> **Problem requirements**
Across all the records below, count the lines that hold "enable". State only that figure.

---------- Raw data ----------

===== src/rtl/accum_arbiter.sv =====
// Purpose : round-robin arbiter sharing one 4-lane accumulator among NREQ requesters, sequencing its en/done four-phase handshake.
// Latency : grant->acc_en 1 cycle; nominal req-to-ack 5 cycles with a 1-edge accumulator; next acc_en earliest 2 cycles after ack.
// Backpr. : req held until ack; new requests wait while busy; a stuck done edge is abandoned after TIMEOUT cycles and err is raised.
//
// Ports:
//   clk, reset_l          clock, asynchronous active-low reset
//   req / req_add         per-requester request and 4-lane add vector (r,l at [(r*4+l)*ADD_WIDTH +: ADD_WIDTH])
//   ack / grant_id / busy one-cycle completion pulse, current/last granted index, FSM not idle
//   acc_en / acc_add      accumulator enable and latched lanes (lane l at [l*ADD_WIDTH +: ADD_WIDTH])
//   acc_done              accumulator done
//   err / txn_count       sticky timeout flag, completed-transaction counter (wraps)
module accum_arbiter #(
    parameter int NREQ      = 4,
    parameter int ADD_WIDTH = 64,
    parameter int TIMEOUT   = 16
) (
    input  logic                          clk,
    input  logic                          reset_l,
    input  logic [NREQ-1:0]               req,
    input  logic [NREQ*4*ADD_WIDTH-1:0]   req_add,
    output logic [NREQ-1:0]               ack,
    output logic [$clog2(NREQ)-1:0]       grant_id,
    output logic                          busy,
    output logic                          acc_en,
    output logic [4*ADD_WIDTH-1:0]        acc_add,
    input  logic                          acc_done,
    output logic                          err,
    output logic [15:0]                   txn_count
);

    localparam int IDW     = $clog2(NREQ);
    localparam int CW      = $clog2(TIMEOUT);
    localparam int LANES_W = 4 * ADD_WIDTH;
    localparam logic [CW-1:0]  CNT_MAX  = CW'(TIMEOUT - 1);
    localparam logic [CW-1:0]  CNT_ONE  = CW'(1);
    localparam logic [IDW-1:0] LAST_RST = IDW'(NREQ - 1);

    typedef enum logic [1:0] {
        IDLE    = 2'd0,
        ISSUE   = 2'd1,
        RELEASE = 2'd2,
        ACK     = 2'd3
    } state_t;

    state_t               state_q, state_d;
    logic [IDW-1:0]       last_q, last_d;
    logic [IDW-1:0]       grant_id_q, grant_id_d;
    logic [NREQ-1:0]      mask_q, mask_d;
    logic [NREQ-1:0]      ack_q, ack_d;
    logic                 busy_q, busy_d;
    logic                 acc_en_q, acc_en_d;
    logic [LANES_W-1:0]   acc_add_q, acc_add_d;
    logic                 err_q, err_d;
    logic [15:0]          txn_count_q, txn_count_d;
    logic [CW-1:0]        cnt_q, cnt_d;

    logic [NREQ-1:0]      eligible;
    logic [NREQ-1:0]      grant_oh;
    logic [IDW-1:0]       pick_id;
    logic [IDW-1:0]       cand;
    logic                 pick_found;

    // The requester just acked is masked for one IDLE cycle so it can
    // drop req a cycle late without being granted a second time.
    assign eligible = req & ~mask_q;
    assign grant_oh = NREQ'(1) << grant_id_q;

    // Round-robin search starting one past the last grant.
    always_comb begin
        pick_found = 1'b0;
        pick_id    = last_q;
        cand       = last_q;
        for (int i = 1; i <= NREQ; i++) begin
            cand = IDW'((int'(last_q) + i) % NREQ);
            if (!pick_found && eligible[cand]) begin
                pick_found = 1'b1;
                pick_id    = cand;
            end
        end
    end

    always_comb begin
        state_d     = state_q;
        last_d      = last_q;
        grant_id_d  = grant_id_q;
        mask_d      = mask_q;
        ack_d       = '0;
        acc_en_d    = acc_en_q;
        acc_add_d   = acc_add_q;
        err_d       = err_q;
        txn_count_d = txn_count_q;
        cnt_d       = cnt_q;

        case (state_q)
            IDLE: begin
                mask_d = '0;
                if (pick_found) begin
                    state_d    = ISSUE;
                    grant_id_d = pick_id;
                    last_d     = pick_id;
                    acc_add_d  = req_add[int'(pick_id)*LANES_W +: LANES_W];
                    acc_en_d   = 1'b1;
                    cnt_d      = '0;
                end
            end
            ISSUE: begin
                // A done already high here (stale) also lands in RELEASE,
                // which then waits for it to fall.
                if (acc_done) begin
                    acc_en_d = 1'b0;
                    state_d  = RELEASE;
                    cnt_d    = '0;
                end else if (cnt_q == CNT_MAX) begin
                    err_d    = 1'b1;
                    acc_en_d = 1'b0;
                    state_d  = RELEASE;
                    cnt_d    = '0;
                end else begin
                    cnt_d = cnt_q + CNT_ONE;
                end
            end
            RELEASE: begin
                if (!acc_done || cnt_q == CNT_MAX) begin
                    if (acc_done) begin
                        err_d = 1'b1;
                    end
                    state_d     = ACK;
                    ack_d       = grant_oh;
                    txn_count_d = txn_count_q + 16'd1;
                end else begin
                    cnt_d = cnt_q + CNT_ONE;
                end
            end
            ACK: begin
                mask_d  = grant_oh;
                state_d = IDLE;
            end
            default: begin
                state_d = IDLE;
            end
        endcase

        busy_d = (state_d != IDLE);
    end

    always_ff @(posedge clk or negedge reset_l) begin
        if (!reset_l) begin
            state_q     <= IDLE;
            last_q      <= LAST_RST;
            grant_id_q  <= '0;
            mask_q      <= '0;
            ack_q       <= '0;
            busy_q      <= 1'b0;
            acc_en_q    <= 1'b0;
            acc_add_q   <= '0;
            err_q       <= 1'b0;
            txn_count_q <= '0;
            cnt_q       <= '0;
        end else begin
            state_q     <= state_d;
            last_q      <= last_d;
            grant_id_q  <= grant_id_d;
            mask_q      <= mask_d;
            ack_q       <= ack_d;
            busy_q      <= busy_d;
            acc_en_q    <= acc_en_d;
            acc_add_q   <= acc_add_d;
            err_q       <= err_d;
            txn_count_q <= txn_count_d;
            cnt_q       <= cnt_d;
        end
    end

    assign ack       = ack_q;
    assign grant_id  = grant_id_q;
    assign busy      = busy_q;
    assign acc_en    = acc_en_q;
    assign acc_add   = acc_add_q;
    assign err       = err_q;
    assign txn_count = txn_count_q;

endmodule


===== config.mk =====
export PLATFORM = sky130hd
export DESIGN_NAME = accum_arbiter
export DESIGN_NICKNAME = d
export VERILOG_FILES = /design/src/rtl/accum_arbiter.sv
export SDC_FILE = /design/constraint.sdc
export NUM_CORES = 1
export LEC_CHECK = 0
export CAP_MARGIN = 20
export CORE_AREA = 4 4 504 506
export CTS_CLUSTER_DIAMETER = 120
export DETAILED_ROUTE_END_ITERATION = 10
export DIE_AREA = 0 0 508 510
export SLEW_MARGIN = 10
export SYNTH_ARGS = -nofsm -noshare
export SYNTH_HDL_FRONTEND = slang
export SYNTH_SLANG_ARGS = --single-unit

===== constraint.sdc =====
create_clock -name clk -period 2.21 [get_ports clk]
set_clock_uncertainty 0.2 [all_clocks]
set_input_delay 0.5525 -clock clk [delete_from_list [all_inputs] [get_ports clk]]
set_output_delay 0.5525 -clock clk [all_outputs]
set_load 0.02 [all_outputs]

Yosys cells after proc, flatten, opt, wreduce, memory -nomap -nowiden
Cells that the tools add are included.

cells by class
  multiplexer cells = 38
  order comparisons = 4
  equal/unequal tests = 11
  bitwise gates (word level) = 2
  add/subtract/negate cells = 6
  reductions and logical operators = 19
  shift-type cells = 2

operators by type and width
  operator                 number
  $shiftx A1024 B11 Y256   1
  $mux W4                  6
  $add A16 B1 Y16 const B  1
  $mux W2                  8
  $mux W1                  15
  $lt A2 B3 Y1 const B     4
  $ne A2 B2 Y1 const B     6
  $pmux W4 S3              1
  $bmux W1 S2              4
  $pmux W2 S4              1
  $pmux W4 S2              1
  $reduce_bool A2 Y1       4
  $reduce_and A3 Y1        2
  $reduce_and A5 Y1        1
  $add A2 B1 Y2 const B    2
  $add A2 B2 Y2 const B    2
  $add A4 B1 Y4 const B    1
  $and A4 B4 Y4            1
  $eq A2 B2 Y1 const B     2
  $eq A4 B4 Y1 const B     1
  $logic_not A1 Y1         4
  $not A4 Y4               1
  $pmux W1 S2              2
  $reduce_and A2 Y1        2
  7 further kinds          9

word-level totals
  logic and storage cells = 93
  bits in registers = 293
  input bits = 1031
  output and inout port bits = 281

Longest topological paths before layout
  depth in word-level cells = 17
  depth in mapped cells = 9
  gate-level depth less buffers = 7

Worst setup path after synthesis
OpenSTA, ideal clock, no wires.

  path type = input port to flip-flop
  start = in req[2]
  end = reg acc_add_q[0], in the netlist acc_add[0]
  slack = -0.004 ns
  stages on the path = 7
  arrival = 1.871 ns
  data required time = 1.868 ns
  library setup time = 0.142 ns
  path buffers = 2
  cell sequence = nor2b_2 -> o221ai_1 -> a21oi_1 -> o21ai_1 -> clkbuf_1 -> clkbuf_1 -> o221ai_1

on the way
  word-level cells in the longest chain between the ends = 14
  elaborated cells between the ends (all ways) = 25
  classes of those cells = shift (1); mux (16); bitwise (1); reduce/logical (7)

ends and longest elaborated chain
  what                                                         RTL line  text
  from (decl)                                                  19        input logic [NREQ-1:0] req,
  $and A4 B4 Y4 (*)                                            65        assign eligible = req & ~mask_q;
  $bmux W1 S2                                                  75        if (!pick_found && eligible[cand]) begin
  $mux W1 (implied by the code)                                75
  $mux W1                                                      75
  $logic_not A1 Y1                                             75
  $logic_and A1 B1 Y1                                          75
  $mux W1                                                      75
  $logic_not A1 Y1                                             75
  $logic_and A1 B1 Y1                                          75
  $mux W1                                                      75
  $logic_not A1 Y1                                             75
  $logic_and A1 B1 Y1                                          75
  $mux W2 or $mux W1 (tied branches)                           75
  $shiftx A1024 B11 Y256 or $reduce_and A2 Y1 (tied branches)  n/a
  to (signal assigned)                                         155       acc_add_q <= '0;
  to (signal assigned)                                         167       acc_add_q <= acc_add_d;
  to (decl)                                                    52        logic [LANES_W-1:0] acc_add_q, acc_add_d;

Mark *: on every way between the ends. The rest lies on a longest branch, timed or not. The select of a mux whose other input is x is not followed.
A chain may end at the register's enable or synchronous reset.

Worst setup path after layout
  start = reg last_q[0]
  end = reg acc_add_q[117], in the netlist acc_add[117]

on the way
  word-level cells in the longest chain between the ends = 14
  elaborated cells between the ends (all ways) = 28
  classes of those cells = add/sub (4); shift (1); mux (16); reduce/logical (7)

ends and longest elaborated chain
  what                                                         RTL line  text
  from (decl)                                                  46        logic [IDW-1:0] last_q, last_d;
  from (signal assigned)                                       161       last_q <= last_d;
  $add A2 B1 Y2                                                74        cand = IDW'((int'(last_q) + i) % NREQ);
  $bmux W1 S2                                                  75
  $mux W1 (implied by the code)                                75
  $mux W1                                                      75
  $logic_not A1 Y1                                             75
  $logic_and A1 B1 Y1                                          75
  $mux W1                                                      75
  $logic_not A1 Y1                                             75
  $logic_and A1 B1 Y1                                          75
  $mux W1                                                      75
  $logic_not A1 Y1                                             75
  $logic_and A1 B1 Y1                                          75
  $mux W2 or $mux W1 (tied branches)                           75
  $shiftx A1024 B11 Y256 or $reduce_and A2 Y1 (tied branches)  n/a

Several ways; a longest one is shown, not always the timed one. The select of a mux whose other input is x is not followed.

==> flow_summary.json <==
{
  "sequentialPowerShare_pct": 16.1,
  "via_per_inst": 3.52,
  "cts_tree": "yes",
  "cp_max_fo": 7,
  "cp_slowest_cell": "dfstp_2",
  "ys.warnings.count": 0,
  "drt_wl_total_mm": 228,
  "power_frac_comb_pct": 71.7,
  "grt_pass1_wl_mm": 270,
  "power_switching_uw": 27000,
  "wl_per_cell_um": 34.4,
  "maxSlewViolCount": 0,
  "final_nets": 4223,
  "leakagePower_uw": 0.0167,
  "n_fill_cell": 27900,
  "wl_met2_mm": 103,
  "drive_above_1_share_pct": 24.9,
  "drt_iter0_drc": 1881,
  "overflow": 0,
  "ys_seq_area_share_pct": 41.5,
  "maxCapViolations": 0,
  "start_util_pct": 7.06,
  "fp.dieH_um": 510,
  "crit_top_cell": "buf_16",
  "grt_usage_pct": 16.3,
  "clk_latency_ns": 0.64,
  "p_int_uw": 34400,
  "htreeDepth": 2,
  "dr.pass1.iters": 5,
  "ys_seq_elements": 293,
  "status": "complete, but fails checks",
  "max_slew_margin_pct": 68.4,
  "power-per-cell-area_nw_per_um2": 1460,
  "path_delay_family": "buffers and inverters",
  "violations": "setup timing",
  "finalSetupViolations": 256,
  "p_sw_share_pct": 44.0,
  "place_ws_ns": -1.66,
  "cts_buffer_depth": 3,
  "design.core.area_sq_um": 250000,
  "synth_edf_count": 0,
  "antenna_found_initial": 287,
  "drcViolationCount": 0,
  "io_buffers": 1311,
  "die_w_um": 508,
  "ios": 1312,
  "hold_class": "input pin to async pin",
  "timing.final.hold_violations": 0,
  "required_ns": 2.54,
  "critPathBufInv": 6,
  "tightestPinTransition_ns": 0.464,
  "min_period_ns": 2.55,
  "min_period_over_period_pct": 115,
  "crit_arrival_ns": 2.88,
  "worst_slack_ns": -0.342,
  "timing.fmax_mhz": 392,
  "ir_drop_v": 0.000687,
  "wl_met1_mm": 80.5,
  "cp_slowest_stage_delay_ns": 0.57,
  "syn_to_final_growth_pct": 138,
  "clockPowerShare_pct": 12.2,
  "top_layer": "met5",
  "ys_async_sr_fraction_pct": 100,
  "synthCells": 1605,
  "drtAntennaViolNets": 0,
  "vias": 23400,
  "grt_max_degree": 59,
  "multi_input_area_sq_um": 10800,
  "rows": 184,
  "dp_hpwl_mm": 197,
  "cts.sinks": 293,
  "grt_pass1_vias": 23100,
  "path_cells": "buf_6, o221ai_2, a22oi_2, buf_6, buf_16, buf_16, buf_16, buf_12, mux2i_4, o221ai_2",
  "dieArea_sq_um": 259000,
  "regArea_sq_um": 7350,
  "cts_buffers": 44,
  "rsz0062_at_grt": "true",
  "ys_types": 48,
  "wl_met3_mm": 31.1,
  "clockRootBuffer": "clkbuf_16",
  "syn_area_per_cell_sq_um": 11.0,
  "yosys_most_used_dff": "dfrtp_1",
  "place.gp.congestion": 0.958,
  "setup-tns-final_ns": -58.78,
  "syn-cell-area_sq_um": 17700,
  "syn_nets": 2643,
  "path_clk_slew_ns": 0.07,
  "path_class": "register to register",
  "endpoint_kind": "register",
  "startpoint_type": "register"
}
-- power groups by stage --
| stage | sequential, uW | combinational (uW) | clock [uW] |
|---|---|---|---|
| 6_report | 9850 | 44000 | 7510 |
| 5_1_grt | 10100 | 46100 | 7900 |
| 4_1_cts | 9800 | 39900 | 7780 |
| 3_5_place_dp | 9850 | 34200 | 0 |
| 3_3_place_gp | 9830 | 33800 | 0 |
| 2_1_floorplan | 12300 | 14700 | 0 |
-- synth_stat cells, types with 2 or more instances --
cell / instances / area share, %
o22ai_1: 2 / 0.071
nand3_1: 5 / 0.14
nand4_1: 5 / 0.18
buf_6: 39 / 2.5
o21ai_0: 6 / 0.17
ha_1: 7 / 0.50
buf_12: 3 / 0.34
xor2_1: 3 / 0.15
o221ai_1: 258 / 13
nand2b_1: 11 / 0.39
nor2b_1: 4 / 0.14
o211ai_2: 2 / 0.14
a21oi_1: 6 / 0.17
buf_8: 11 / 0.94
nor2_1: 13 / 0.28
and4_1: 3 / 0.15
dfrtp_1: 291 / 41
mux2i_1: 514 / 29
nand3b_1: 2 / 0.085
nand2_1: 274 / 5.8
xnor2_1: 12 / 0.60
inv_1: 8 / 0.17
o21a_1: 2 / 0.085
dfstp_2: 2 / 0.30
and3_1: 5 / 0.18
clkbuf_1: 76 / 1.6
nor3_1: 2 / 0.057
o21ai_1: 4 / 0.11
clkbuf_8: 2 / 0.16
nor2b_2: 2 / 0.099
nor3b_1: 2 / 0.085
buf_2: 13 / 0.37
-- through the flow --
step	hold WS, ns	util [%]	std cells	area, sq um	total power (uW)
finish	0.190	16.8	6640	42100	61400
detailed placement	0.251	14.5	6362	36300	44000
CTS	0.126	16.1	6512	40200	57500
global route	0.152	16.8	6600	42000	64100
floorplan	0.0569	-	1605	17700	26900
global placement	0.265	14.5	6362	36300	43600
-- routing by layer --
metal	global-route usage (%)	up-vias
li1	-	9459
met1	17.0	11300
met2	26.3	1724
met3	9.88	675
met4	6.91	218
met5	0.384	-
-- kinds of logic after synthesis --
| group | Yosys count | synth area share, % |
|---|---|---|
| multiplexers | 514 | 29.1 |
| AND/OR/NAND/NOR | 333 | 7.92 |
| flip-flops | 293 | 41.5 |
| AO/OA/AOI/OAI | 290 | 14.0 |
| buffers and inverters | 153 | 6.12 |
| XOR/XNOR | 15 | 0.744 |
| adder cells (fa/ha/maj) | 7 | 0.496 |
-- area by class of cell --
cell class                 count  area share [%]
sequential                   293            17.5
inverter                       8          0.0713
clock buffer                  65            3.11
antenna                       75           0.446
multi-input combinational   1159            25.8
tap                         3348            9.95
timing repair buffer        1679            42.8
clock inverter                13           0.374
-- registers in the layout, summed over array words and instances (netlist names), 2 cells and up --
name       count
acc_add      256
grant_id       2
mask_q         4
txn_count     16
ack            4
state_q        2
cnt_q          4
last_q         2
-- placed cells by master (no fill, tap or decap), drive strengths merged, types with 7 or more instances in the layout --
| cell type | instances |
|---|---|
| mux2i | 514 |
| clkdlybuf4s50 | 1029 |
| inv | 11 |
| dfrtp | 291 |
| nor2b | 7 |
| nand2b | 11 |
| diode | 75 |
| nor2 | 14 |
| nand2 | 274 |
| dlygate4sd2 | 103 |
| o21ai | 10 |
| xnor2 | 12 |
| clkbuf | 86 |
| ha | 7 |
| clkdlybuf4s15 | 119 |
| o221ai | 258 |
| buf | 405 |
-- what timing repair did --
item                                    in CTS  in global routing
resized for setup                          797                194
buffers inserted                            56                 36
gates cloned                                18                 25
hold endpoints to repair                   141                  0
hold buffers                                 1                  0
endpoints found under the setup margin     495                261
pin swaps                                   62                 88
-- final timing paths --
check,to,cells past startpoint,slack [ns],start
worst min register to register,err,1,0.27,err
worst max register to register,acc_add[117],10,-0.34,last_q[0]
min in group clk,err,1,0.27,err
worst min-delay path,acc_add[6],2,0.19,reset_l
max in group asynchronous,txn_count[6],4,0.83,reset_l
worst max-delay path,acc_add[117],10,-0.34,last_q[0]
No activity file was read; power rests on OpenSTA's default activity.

----------

> **Response to this task**
2